→ Task directions
Return only the final portion of the entries: the line with "or4_1,1,7.51" and every line after it, each one exact.

→ Entries shown
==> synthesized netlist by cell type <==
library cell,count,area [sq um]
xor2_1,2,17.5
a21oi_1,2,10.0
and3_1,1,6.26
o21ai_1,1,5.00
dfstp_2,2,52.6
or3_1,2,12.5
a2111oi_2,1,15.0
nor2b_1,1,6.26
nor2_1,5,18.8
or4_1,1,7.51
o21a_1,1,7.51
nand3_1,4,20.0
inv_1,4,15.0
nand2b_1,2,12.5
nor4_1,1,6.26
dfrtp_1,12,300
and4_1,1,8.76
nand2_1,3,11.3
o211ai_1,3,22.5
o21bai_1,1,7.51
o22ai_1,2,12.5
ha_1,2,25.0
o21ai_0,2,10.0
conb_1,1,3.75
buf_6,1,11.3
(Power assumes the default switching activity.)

→ Task response
or4_1,1,7.51
o21a_1,1,7.51
nand3_1,4,20.0
inv_1,4,15.0
nand2b_1,2,12.5
nor4_1,1,6.26
dfrtp_1,12,300
and4_1,1,8.76
nand2_1,3,11.3
o211ai_1,3,22.5
o21bai_1,1,7.51
o22ai_1,2,12.5
ha_1,2,25.0
o21ai_0,2,10.0
conb_1,1,3.75
buf_6,1,11.3
(Power assumes the default switching activity.)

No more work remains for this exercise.